Task prompt
Using the records below, transcribe word for word the stretch from the line that contains "-- worst paths" through the line that contains "pin swaps: 7 / 6", both end lines included, and nothing else.

Collected data
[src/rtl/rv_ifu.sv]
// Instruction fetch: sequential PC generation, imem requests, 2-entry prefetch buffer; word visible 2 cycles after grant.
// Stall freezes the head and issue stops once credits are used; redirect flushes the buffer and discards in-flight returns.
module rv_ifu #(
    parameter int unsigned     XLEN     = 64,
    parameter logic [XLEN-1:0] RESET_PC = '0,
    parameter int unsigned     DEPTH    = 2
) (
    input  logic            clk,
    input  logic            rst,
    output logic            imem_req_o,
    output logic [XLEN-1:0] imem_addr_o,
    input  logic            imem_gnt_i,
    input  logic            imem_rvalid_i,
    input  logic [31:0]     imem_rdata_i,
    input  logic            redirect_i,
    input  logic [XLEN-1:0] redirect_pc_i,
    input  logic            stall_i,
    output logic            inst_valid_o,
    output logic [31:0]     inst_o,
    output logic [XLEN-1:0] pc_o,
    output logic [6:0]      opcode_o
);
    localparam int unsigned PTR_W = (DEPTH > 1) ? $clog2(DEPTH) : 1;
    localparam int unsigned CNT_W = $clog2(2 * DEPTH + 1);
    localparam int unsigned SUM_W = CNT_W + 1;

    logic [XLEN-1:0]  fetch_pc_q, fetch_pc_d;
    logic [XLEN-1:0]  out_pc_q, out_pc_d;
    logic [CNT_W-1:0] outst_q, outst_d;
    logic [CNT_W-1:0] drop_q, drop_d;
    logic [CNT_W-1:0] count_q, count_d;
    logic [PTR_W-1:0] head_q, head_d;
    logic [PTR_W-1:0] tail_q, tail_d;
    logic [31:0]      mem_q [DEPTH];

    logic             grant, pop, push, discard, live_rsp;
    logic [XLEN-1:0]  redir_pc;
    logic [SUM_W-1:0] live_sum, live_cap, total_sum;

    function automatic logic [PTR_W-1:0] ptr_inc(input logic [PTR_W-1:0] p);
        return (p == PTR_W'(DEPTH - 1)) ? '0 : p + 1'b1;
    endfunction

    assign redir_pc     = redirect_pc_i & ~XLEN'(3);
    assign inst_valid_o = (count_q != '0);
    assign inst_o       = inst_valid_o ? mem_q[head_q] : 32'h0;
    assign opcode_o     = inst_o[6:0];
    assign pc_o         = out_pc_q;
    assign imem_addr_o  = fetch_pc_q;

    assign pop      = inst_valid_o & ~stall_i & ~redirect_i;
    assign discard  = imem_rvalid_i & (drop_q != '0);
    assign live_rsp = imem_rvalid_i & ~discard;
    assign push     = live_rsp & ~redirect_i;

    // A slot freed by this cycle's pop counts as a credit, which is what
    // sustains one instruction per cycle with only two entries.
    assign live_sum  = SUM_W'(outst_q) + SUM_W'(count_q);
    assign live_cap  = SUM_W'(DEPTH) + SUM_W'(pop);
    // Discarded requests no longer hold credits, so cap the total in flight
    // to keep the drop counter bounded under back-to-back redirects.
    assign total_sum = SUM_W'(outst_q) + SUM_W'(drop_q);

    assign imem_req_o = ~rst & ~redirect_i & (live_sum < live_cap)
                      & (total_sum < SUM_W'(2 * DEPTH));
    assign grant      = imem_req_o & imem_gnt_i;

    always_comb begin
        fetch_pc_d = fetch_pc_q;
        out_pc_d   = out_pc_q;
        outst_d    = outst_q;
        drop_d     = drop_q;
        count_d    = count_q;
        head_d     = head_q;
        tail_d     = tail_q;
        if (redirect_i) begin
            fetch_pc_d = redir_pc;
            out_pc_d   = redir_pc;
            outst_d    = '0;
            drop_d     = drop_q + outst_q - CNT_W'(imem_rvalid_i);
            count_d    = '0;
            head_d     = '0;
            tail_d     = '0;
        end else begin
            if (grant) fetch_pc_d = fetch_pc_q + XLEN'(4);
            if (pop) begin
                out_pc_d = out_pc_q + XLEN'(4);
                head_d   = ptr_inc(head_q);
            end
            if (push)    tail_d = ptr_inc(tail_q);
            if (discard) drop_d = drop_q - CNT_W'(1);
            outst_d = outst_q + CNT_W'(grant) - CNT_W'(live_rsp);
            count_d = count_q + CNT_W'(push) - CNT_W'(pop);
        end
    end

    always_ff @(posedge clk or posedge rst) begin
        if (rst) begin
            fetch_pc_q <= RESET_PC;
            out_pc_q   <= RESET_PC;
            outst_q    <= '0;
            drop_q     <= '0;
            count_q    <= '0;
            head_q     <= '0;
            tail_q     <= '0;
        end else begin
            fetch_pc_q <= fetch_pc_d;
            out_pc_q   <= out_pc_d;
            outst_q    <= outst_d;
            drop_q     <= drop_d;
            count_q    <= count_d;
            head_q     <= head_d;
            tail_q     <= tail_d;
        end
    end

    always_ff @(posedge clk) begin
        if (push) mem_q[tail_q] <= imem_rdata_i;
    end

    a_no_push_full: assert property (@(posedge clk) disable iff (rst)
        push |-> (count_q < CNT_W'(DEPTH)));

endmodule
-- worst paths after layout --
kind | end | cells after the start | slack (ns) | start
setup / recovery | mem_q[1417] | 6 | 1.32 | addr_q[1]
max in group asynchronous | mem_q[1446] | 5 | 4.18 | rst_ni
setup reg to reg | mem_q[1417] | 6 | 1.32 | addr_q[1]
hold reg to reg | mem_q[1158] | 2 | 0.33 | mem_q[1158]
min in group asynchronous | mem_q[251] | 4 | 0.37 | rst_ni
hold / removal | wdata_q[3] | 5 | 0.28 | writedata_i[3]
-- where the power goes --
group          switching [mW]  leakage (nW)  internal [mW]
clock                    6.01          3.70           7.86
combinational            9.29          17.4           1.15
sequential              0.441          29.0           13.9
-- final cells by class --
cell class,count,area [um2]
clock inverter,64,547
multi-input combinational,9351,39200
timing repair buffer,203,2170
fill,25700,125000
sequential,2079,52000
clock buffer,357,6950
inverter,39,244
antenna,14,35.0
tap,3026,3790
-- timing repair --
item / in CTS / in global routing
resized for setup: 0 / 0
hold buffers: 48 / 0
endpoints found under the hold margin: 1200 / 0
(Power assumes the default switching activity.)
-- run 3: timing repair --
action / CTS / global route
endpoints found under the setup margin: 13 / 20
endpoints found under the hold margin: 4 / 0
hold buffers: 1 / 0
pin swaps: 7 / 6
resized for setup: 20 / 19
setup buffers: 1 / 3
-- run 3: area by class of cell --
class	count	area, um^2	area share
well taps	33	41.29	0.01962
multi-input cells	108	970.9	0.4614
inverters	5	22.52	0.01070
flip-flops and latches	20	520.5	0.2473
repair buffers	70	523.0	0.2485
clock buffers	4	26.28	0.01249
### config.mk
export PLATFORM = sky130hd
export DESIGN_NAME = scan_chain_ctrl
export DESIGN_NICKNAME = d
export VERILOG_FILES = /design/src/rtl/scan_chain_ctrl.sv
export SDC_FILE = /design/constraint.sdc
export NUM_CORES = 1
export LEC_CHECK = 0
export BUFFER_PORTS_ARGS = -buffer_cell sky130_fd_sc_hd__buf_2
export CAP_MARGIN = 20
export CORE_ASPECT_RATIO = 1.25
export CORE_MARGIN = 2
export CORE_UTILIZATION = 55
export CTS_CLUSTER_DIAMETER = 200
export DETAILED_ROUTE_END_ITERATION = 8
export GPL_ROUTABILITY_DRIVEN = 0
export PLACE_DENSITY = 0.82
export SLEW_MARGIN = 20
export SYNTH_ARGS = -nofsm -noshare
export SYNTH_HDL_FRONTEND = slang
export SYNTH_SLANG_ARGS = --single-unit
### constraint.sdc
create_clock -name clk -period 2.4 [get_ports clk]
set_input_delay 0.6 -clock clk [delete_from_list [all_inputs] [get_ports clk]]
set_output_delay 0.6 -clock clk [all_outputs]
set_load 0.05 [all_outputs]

Solution for this exercise
-- worst paths after layout --
kind | end | cells after the start | slack (ns) | start
setup / recovery | mem_q[1417] | 6 | 1.32 | addr_q[1]
max in group asynchronous | mem_q[1446] | 5 | 4.18 | rst_ni
setup reg to reg | mem_q[1417] | 6 | 1.32 | addr_q[1]
hold reg to reg | mem_q[1158] | 2 | 0.33 | mem_q[1158]
min in group asynchronous | mem_q[251] | 4 | 0.37 | rst_ni
hold / removal | wdata_q[3] | 5 | 0.28 | writedata_i[3]
-- where the power goes --
group          switching [mW]  leakage (nW)  internal [mW]
clock                    6.01          3.70           7.86
combinational            9.29          17.4           1.15
sequential              0.441          29.0           13.9
-- final cells by class --
cell class,count,area [um2]
clock inverter,64,547
multi-input combinational,9351,39200
timing repair buffer,203,2170
fill,25700,125000
sequential,2079,52000
clock buffer,357,6950
inverter,39,244
antenna,14,35.0
tap,3026,3790
-- timing repair --
item / in CTS / in global routing
resized for setup: 0 / 0
hold buffers: 48 / 0
endpoints found under the hold margin: 1200 / 0
(Power assumes the default switching activity.)
-- run 3: timing repair --
action / CTS / global route
endpoints found under the setup margin: 13 / 20
endpoints found under the hold margin: 4 / 0
hold buffers: 1 / 0
pin swaps: 7 / 6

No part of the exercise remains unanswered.